So here is a counter-proposal. Following the example of what was done for free and open source software with a "General Public License" (GPL), Jack Kloppenburg is proposing to establish a GPLPG (General Public License for Plant Germplasm) license for seeds and plant varieties that allows free use of the plants by farmers and growers, but prevents any so licensed seeds or plants from being subsequently altered and made commercial.

The license imposes on subsequent users of the Plant Germplasm (the seeds or plants) that any new varieties developed on the basis of those plants be similarly licensed for free use."


Description

Jack Kloppenburg:

“The specific mechanism Michaels goes on to propose is a “General Public License for Plant Germplasm (GPLPG)” that is explicitly modeled on the GPL developed by the FOSS movement for software.

For Michaels, creating the GPLPG involves a straightforward adaptation of the GPL. Plant scientists would supply germplasm to other parties accompanied by a Materials Transfer Agreement (MTA) specifying the conditions under which the material is being made available. Those conditions would include copyleft provisions permitting (indeed, encouraging) further development and recombination and improvement of the germplasm, but requiring that any lines or cultivars “derived in whole or in part from GPL plant germplasm must likewise be made available to others under GPLPG and without further restriction for use in subsequent breeding programs” (Michaels 1999).

This mechanism is simple, elegant, and effective. No new law is required; like the “shrinkwrap” license already common to software and commercial seed sales, the GPLPG is based on existing contract law.

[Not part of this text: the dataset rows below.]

===== src/txpcf_defines.svh =====
// constants for the transmit phase compensation fifo
`ifndef TXPCF_DEFINES_SVH
`define TXPCF_DEFINES_SVH

// ----------------------------------------------------------------
// datapath sizes
// ----------------------------------------------------------------
`define TXPCF_WORD_W      20
`define TXPCF_DEPTH       4
`define TXPCF_BYTE_W      8

// ----------------------------------------------------------------
// width select codes and the masks they apply
// ----------------------------------------------------------------
`define TXPCF_WSEL_8      2'h0
`define TXPCF_WSEL_10     2'h1
`define TXPCF_WSEL_16     2'h2
`define TXPCF_WSEL_20     2'h3
`define TXPCF_MASK_8      20'h000ff
`define TXPCF_MASK_10     20'h003ff
`define TXPCF_MASK_16     20'h0ffff
`define TXPCF_MASK_20     20'hfffff

// ----------------------------------------------------------------
// write source select codes
// ----------------------------------------------------------------
`define TXPCF_SRC_USER    2'h0
`define TXPCF_SRC_PIPE    2'h1
`define TXPCF_SRC_HIP     2'h2

// ----------------------------------------------------------------
// reset values
// ----------------------------------------------------------------
`define TXPCF_WORD_RST    20'h00000
`define TXPCF_WSEL_RST    2'h0
`define TXPCF_SRC_RST     2'h0

`endif


===== src/txpcf_pkg.sv =====
// types shared by the transmit phase compensation fifo
`include "txpcf_defines.svh"

package txpcf_pkg;

   typedef logic [`TXPCF_WORD_W-1:0] txpcf_word_t;
   typedef logic [1:0]               txpcf_wsel_t;
   typedef logic [1:0]               txpcf_src_t;

   // output stage: idle or holding a word for the coding path
   typedef enum logic [1:0] {
      TXPCF_OUT_IDLE = 2'b01,
      TXPCF_OUT_FULL = 2'b10
   } txpcf_out_state_t;

endpackage


===== src/txpcf_fifo.sv =====
// parameterised valid/ready fifo with registered read data
`timescale 1ns/1ps

module txpcf_fifo #(
   parameter int WIDTH = 20,
   parameter int DEPTH = 4
) (
   // clock and reset
   input  wire logic             ref_clk,
   input  wire logic             rst_n,
   // write side
   input  wire logic [WIDTH-1:0] in_data,
   input  wire logic             in_valid,
   output logic                  in_ready,
   input  wire logic             bypass,
   // read side
   output logic [WIDTH-1:0]      out_data,
   output logic                  out_valid,
   input  wire logic             out_ready
);

   localparam int AW = (DEPTH > 1) ? $clog2(DEPTH) : 1;
   localparam int CW = $clog2(DEPTH + 1);

   logic [WIDTH-1:0] mem [DEPTH];
   logic [AW-1:0]    wr_ptr_reg;
   logic [AW-1:0]    rd_ptr_reg;
   logic [CW-1:0]    cnt_reg;
   logic [CW-1:0]    cnt_next;
   logic [WIDTH-1:0] out_data_reg;
   logic             out_valid_reg;
   logic             out_valid_next;
   logic             in_ready_reg;
   logic             push;
   logic             pop;
   logic [CW:0]      occ_next;

   // the output register counts toward the depth so total storage stays at DEPTH words
   assign push           = in_valid && in_ready_reg && !bypass;
   assign pop            = (cnt_reg != '0) && (!out_valid_reg || out_ready);
   assign cnt_next       = CW'(cnt_reg + CW'(push) - CW'(pop));
   assign out_valid_next = pop || (out_valid_reg && !out_ready);
   assign occ_next       = (CW + 1)'(cnt_next) + (CW + 1)'(out_valid_next);

   always_ff @(posedge ref_clk) begin
      if (push) begin
         mem[wr_ptr_reg] <= in_data;
      end
   end

   always_ff @(posedge ref_clk or negedge rst_n) begin
      if (!rst_n) begin
         wr_ptr_reg    <= '0;
         rd_ptr_reg    <= '0;
         cnt_reg       <= '0;
         out_valid_reg <= 1'b0;
         out_data_reg  <= '0;
         in_ready_reg  <= 1'b0;
      end else begin
         wr_ptr_reg    <= push ? AW'((wr_ptr_reg + 1) % DEPTH) : wr_ptr_reg;
         rd_ptr_reg    <= pop ? AW'((rd_ptr_reg + 1) % DEPTH) : rd_ptr_reg;
         cnt_reg       <= cnt_next;
         out_valid_reg <= out_valid_next;
         out_data_reg  <= pop ? mem[rd_ptr_reg] : out_data_reg;
         in_ready_reg  <= bypass || (occ_next < (CW + 1)'(DEPTH));
      end
   end

   assign in_ready  = in_ready_reg;
   assign out_data  = out_data_reg;
   assign out_valid = out_valid_reg;

endmodule


===== src/txpcf_top.sv =====
// transmit phase compensation fifo between fabric writers and the transmit coding path
`timescale 1ns/1ps

// Summary of operation
// - fabric-side words are buffered and handed to the parallel-clock coding path
// - storage holds five 20-bit words: four in the fifo and one in the output stage
// - normal mode: a written word reaches the output three to four cycles later
// - fixed-latency mode: one registered stage, one cycle of latency
// - write width is 8, 10, 16 or 20 bits, fixed by configuration
// - output carries the full word; narrowing to 8 or 10 happens downstream
// - fifo sits in the path for user logic, pipe wrapper or pcie core
// - optional bit-flip reverses bit order inside each byte before storage
module txpcf_top
   import txpcf_pkg::*;
(
   // clock and reset
   input  wire logic        ref_clk,
   input  wire logic        rst_n,
   // configuration
   input  wire txpcf_wsel_t width_sel,
   input  wire txpcf_src_t  src_sel,
   input  wire logic        fixed_lat_en,
   input  wire logic        bit_flip_en,
   // user fabric writer
   input  wire txpcf_word_t user_data,
   input  wire logic        user_valid,
   // pipe wrapper writer
   input  wire txpcf_word_t pipe_data,
   input  wire logic        pipe_valid,
   // pcie core writer
   input  wire txpcf_word_t hip_data,
   input  wire logic        hip_valid,
   // write back-pressure, shared by all writers
   output logic             wr_ready,
   // coding path side
   output txpcf_word_t      tx_data,
   output logic             tx_valid,
   input  wire logic        tx_ready
);

   // ----------------------------------------------------------------
   // configuration registers
   // ----------------------------------------------------------------
   txpcf_wsel_t      wsel_reg;
   txpcf_src_t       src_reg;
   logic             fixed_reg;
   logic             flip_reg;

   // ----------------------------------------------------------------
   // datapath signals
   // ----------------------------------------------------------------
   txpcf_word_t      src_data;
   logic             src_valid;
   txpcf_word_t      width_mask;
   txpcf_word_t      masked_data;
   txpcf_word_t      flipped_data;
   txpcf_word_t      flip10_data;
   txpcf_word_t      wr_word;
   logic             fifo_in_ready;
   txpcf_word_t      fifo_out_data;
   logic             fifo_out_valid;
   logic             fifo_out_ready;
   txpcf_out_state_t out_state_reg;
   txpcf_out_state_t out_state_next;
   txpcf_word_t      tx_data_reg;
   txpcf_word_t      tx_data_next;
   logic             out_free;
   logic             fixed_take;
   logic             norm_take;

   function automatic logic [`TXPCF_BYTE_W-1:0] rev_byte(input logic [`TXPCF_BYTE_W-1:0] b);
      logic [`TXPCF_BYTE_W-1:0] r;
      r = '0;
      for (int i = 0; i < `TXPCF_BYTE_W; i++) begin
         r[i] = b[`TXPCF_BYTE_W-1-i];
      end
      return r;
   endfunction

   // config is static in use; sampling it keeps the decode off the writers' timing
   always_ff @(posedge ref_clk or negedge rst_n) begin
      if (!rst_n) begin
         wsel_reg  <= `TXPCF_WSEL_RST;
         src_reg   <= `TXPCF_SRC_RST;
         fixed_reg <= 1'b0;
         flip_reg  <= 1'b0;
      end else begin
         wsel_reg  <= width_sel;
         src_reg   <= src_sel;
         fixed_reg <= fixed_lat_en;
         flip_reg  <= bit_flip_en;
      end
   end

   // ----------------------------------------------------------------
   // write source selection
   // ----------------------------------------------------------------
   // unused source codes select nothing, so no stray writes reach the fifo
   assign src_data  = (src_reg == `TXPCF_SRC_PIPE) ? pipe_data :
                      (src_reg == `TXPCF_SRC_HIP)  ? hip_data  :
                      (src_reg == `TXPCF_SRC_USER) ? user_data : `TXPCF_WORD_RST;
   assign src_valid = (src_reg == `TXPCF_SRC_PIPE) ? pipe_valid :
                      (src_reg == `TXPCF_SRC_HIP)  ? hip_valid  :
                      (src_reg == `TXPCF_SRC_USER) && user_valid;

   // ----------------------------------------------------------------
   // width masking and byte-level bit flip
   // ----------------------------------------------------------------
   assign width_mask  = (wsel_reg == `TXPCF_WSEL_8)  ? `TXPCF_MASK_8  :
                        (wsel_reg == `TXPCF_WSEL_10) ? `TXPCF_MASK_10 :
                        (wsel_reg == `TXPCF_WSEL_16) ? `TXPCF_MASK_16 : `TXPCF_MASK_20;
   assign masked_data = src_data & width_mask;

   // bits 19:16 never form a full byte and pass unflipped
   assign flipped_data = {masked_data[19:16],
                          rev_byte(masked_data[15:8]),
                          rev_byte(masked_data[7:0])};
   // a 10-bit word holds one full byte; its top two bits pass unflipped instead of being lost
   assign flip10_data  = {masked_data[19:8], rev_byte(masked_data[7:0])};
   assign wr_word      = !flip_reg                    ? masked_data :
                         (wsel_reg == `TXPCF_WSEL_10) ? flip10_data : (flipped_data & width_mask);

   // ----------------------------------------------------------------
   // four-word buffer
   // ----------------------------------------------------------------
   // in fixed-latency mode the buffer is bypassed and reports ready every cycle
   txpcf_fifo #(
      .WIDTH (`TXPCF_WORD_W),
      .DEPTH (`TXPCF_DEPTH)
   ) u_fifo (
      .ref_clk   (ref_clk),
      .rst_n     (rst_n),
      .in_data   (wr_word),
      .in_valid  (src_valid),
      .in_ready  (fifo_in_ready),
      .bypass    (fixed_reg),
      .out_data  (fifo_out_data),
      .out_valid (fifo_out_valid),
      .out_ready (fifo_out_ready)
   );

   assign wr_ready = fifo_in_ready;

   // ----------------------------------------------------------------
   // output stage
   // ----------------------------------------------------------------
   // fixed mode assumes the coding path takes a word every parallel cycle
   assign out_free       = (out_state_reg == TXPCF_OUT_IDLE) || tx_ready;
   assign fixed_take     = fixed_reg && src_valid;
   assign norm_take      = !fixed_reg && fifo_out_valid && out_free;
   assign fifo_out_ready = !fixed_reg && out_free;

   always_comb begin
      out_state_next = out_state_reg;
      tx_data_next   = tx_data_reg;
      case (out_state_reg)
         TXPCF_OUT_IDLE: begin
            if (fixed_take) begin
               out_state_next = TXPCF_OUT_FULL;
               tx_data_next   = wr_word;
            end else if (norm_take) begin
               out_state_next = TXPCF_OUT_FULL;
               tx_data_next   = fifo_out_data;
            end
         end
         TXPCF_OUT_FULL: begin
            if (fixed_take) begin
               tx_data_next = wr_word;
            end else if (norm_take) begin
               tx_data_next = fifo_out_data;
            end else if (fixed_reg || tx_ready) begin
               out_state_next = TXPCF_OUT_IDLE;
            end
         end
         default: begin
            out_state_next = TXPCF_OUT_IDLE;
            tx_data_next   = `TXPCF_WORD_RST;
         end
      endcase
   end

   always_ff @(posedge ref_clk or negedge rst_n) begin
      if (!rst_n) begin
         out_state_reg <= TXPCF_OUT_IDLE;
         tx_data_reg   <= `TXPCF_WORD_RST;
         tx_valid      <= 1'b0;
      end else begin
         out_state_reg <= out_state_next;
         tx_data_reg   <= tx_data_next;
         tx_valid      <= (out_state_next == TXPCF_OUT_FULL);
      end
   end

   assign tx_data = tx_data_reg;

endmodule


===== config.mk =====
export PLATFORM = sky130hd
export DESIGN_NAME = txpcf_top
export DESIGN_NICKNAME = d
export VERILOG_FILES = /design/src/txpcf_pkg.sv /design/src/txpcf_fifo.sv /design/src/txpcf_top.sv
export VERILOG_INCLUDE_DIRS = /design/src /design/src/src
export SDC_FILE = /design/constraint.sdc
export NUM_CORES = 1
export LEC_CHECK = 0
export ABC_AREA = 1
export BUFFER_PORTS_ARGS = -buffer_cell sky130_fd_sc_hd__buf_4
export CAP_MARGIN = 20
export CORE_ASPECT_RATIO = 0.75
export CORE_UTILIZATION = 31
export CTS_BUF_LIST = sky130_fd_sc_hd__clkbuf_4 sky130_fd_sc_hd__clkbuf_8
export DETAILED_ROUTE_END_ITERATION = 8
export GPL_ROUTABILITY_DRIVEN = 0
export PLACE_DENSITY_LB_ADDON = 0.25
export SLEW_MARGIN = 25
export SYNTH_ARGS = -nofsm -noshare
export SYNTH_HDL_FRONTEND = slang
export SYNTH_SLANG_ARGS = --single-unit
export TNS_END_PERCENT = 20

===== constraint.sdc =====
create_clock -name ref_clk -period 2.3 [get_ports ref_clk]
set_input_delay 0.575 -clock ref_clk [delete_from_list [all_inputs] [get_ports ref_clk]]
set_output_delay 0.575 -clock ref_clk [all_outputs]
set_load 0.05 [all_outputs]

-- Yosys cells after proc, flatten, opt, wreduce, memory -nomap -nowiden
Memory sizes are Yosys's and may differ from the RTL's. A register that Yosys moved wholly into a read port is not among the register bits.
Index checks and enable logic that the tools add are counted.
- word-level logic and storage cells: 72
- output and inout bits: 22
- register bits after elaboration: 38
- input port bits: 72
- bits in writable memories: 80
- memories: 1
- memory list (memory ; depth ; width ; rd ports ; clocked after memory_dff ; write ports ; RTL line ; source):
    u_fifo.mem ; 4 ; 20 ; 1 ; 1 ; 1 ; txpcf_fifo.sv:25 ; logic [WIDTH-1:0] mem [DEPTH];
- bitwise operators: 2
- muxes and demuxes: 21
- order comparisons: 1
- $add $sub $neg: 5
- reduce and logical (&&, ||, !) cells: 22
- equal/unequal tests: 8
- operators by type and width (operator ; number):
    2-to-1 mux 20 bit ; 11
    bitwise AND 20 bit ; 2
    2-to-1 mux 2 bit ; 5
    logical AND 1 bit ; 9
    equality test 2 bit (second input constant) ; 4
    equality test 2 x 1 -> 1 bit (second input constant) ; 3
    logical OR 1 bit ; 5
    adder 2 x 1 -> 2 bit (second input constant) ; 2
    adder 3 x 1 -> 4 bit ; 1
    logical NOT 1 bit ; 4
    logical NOT 2 bit ; 2
    less-than comparator 4 x 3 -> 1 bit (second input constant) ; 1
    2-to-1 mux 1 bit ; 4
    one-hot mux 2 bit (2 select lines) ; 1
    adder 3 x 1 -> 3 bit ; 1
    != test 3 x 1 -> 1 bit (second input constant) ; 1
    nonzero test 3 bit ; 1
    subtractor 3 x 1 -> 3 bit ; 1
    OR reduction 2 bit ; 1

-- Logic depth before layout (Yosys ltp)
Gate-level depths: netlist of run 1.
- word-level depth: 11
- gate-level depth with buffers: 13
- mapped depth without buffers: 11

-- Hierarchy
A second synthesis of run 1 with hierarchy kept.
- cell total of the unflattened synthesis: 826
- area, all modules: 6932.9 um2
- by module, submodules not included (module ; cells an instance ; sequential area each (um2) ; area an instance (um2) ; times used):
    txpcf_fifo ; 437 ; 3128.0 ; 4608.2 ; 1
    txpcf_top ; 389 ; 726.9 ; 2324.7 ; 1

-- Worst setup path after synthesis of run 1
OpenSTA, ideal clock, no wires.
- path kind: input to register
- start: input port pipe_valid
- end: memory u_fifo.mem[0][0] (enable)
- cell stages on the path: 8
- path buffers: 0
- setup slack: -144 ps
- setup time: 397 ps
- arrival: 2047 ps
- required time: 1903 ps
- cell sequence: inv_1 > nand2_1 > nand2_1 > nand2_2 > nand2_1 > nor2_1 > inv_1 > nor2_1
- longest elaborated chain between the ends: 5
- RTL lines (element ; RTL line ; source):
    from (decl) ; txpcf_top.sv:29 ; input wire logic pipe_valid,
    2-to-1 mux 1 bit ; txpcf_top.sv:102 ; assign src_valid = (src_reg == `TXPCF_SRC_PIPE) ? pipe_valid :
    logical AND 1 bit (2 in series) ; txpcf_fifo.sv:39 ; assign push = in_valid && in_ready_reg && !bypass;
    net u_fifo.push ; txpcf_fifo.sv:34 ; logic push;
    2-to-1 mux 1 bit ; txpcf_fifo.sv:46 ; if (push) begin
    2-to-1 mux 1 bit (not written as such) ; txpcf_fifo.sv:47 ; mem[wr_ptr_reg] <= in_data;
    to (decl) ; txpcf_fifo.sv:25 ;
The timed path passes the listed nets, and every way through them passes these cells.

-- Worst setup path in the final report of run 1
- start: register out_state_reg[0]
- end: register u_fifo.in_ready_reg (netlist: u_fifo.in_ready)
- longest elaborated chain between the ends: 9
- elaborated cells on any way between the ends: 12
- those cells by class: add/sub (2); order compare (1); eq/ne (1); reduce/logical (8)
- RTL lines (element ; RTL line ; source):
    from (decl) ; txpcf_top.sv:63 ; txpcf_out_state_t out_state_reg;
    from (signal assigned) ; txpcf_top.sv:188 ; out_state_reg <= out_state_next;
    equality test 2 x 1 -> 1 bit ; txpcf_top.sv:148 ; assign out_free = (out_state_reg == TXPCF_OUT_IDLE) || tx_ready;
    logical OR 1 bit ; txpcf_top.sv:148 ;
    logical AND 1 bit ; txpcf_top.sv:151 ; assign fifo_out_ready = !fixed_reg && out_free;
    logical OR 1 bit ; txpcf_fifo.sv:40 ; assign pop = (cnt_reg != '0) && (!out_valid_reg || out_ready);
    logical AND 1 bit ; txpcf_fifo.sv:40 ;
    subtractor 3 x 1 -> 3 bit ; txpcf_fifo.sv:41 ; assign cnt_next = CW'(cnt_reg + CW'(push) - CW'(pop));
    net u_fifo.cnt_next[1] ; txpcf_fifo.sv:29 ; logic [CW-1:0] cnt_next;
    adder 3 x 1 -> 4 bit ; txpcf_fifo.sv:43 ; assign occ_next = (CW + 1)'(cnt_next) + (CW + 1)'(out_valid_next);
    less-than comparator 4 x 3 -> 1 bit ; txpcf_fifo.sv:65 ; in_ready_reg <= bypass || (occ_next < (CW + 1)'(DEPTH));
    logical OR 1 bit ; txpcf_fifo.sv:65 ;
    to (signal assigned) ; txpcf_fifo.sv:65 ;
    to (decl) ; txpcf_fifo.sv:33 ; logic in_ready_reg;
The timed path passes the listed nets, and every way through them passes these cells.
A chain may end at the register's enable or synchronous reset.

==> out/metrics.csv, run 1 <==
stage,metric,value,unit
setup_path,Bufs and invs on worst path,1,
power,Static Leak,3.663,nW
setup_path,Worst Setup Path Type,reg -> reg,
sta,Rel. slew slack,64.79,%
logic_synthesis,Synth Register Bits,138,
setup_path,endpoint type of the worst setup path,flop,
setup_path,r2r setup slk,0.11,ns
place,I/O Buffers,93,
grt,initial antenna violation count,0,
grt,largest net degree at the start of global routing,43,
cells_and_area,"commonest non-fill, non-tap cells in the layout","193 x nand2_1, 116 x buf_4, 80 x edfxtp_1",
cells_and_area,share of layout cells above drive strength 1,21.98,%
cells_and_area,final instance area,8104,um^2
logic_synthesis,register area share after synthesis,59.47,%
setup_path,CP Max Fanout,2,
floorplan,num rows,45,
logic_synthesis,cell count after synthesis,700,
cts,clock slew at reported path FFs,0.08,ns
cells_and_area,"Net count, final",887,
place,Post-Place Worst Slack,-0.03430,ns
grt,GRT Total Usage,17.06,%
detailed_routing,Antenna Nets Post-Route,0,
cts,H-tree levels,4,
logic_synthesis,"Distinct cells, synth",36,
floorplan,area of the core,20380,um^2
cts,CTS tree,yes,
logic_synthesis,synthesized area per cell,9.261,um^2
sta,f_max,457.1,MHz
cts,Hold Buf Count CTS,0,
cts,clock latency on the worst-skew pair,0.45,ns
cts,CTS buffer count,17,
sta,RSZ-0062 raised after global routing,yes,
place,Detail Placement HPWL,11940,um
grt,GRT overflow,0,
logic_synthesis,synthesized cell area,6482,um^2
sta,fin crit period,2.188,ns
setup_path,CP max-delay cell,dfstp_2,
detailed_routing,# DRC,0,
sta,fin. max-slew vios,0,
logic_synthesis,"area leader, netlist",edfxtp_1,
power,worst vdd ir,0.4117,mV
sta,"Setup violations, final",0,
cts,CTS Buffer Depth,2,
setup_path,Worst path depth,9,
sta,Worst-Margin Slew,0.5269,ns
floorplan,Ports,94,
place,Area after DPL,7609,um^2
setup_path,CP required,2.67,ns
setup_path,critical path cell sequence,"ha_4, o21ai_2, a21oi_2, ha_1, inv_1, ha_2, fa_1, and3_1, o21ai_1",
logic_synthesis,Yosys warnings,0,
setup_path,"CP delay by family, top",adder cells,
floorplan,Initial Util,31.80,%
floorplan,Die Width,169.0,um
sta,clk_skew,0.01057,ns
cells_and_area,Syn-to-layout area delta,25.01,%
sta,Final Worst Setup Slack,0.1123,ns
logic_synthesis,fraction of registers with async set/reset,42.03,%
sta,Final period util,95.12,%
worst_hold_path,Hold Path Class,in -> async,
grt,vias in the first global route,4897,
floorplan,die area,21500,um^2
cells_and_area,Diodes inserted,0,
setup_path,crit path to,u_fifo.in_ready$_DFF_PN0_,
logic_synthesis,top cell type's share of synthesized area,37.06,%
cells_and_area,"commonest non-fill, non-tap cell in the layout",nand2_1,
setup_path,R2R cell count,9,
setup_path,Critical Path AT,2.55,ns
cts,Root Buffer,clkbuf_8,
detailed_routing,WL final,17370,um
cells_and_area,Finished Layout Cells,1101,
cts,Sink Count,138,
floorplan,Die Ht,127.2,um
logic_synthesis,"EDFF count, synth",80,
job,Max Cap Viol,0,
detailed_routing,first-pass iteration count of the detailed router,7,
power,Pwr Density,1148,nW/um^2
cells_and_area,final core utilization,39.76,%
setup_path,CP startpoint,out_state_reg[0]$_DFF_PN1_,
grt,first-pass GRT wire length,27310,um
detailed_routing,via count,5064,
logic_synthesis,syn_nets,781,
place,Cells after DPL,1068,
setup_path,Critical Path Source Type,flop,
cells_and_area,max reg flops,80,
detailed_routing,drt wl/cell,15.78,um
logic_synthesis,Synth area leaders,"edfxtp_1 37%, dfrtp_1 22%, nand2_1 11%",
detailed_routing,Via density,4.599,
setup_path,Worst path max stage delay,0.56,ns
setup_path,worst r2r src,out_state_reg[0]$_DFF_PN1_,
sta,"Hold Vio Cnt, Final",0,
logic_synthesis,"Top FF cell, synth",edfxtp_1,
detailed_routing,Initial DRC Count,376,
sta,setup tns final,0,ns
setup_path,r2r endpoint,u_fifo.in_ready$_DFF_PN0_,
status,status,"finished, final reports clean",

No patenting or PBR protection is necessary; again, the GPLPG is based on existing contract law, not on IPR statutes. The GPLPG is enforceable in existing law; just like the “shrink-wrap” license already common to software and commercial seed sales (Technology Use Agreements), there are statutory legal consequences for those who violate the license provisions. The vehicle for the GPLPG, the MTA, is familiar to the plant science community; the MTA is now the standard mechanism for germplasm exchanges in universities, government agencies, private companies, and the international system and scientists and administrators are accustomed to its use.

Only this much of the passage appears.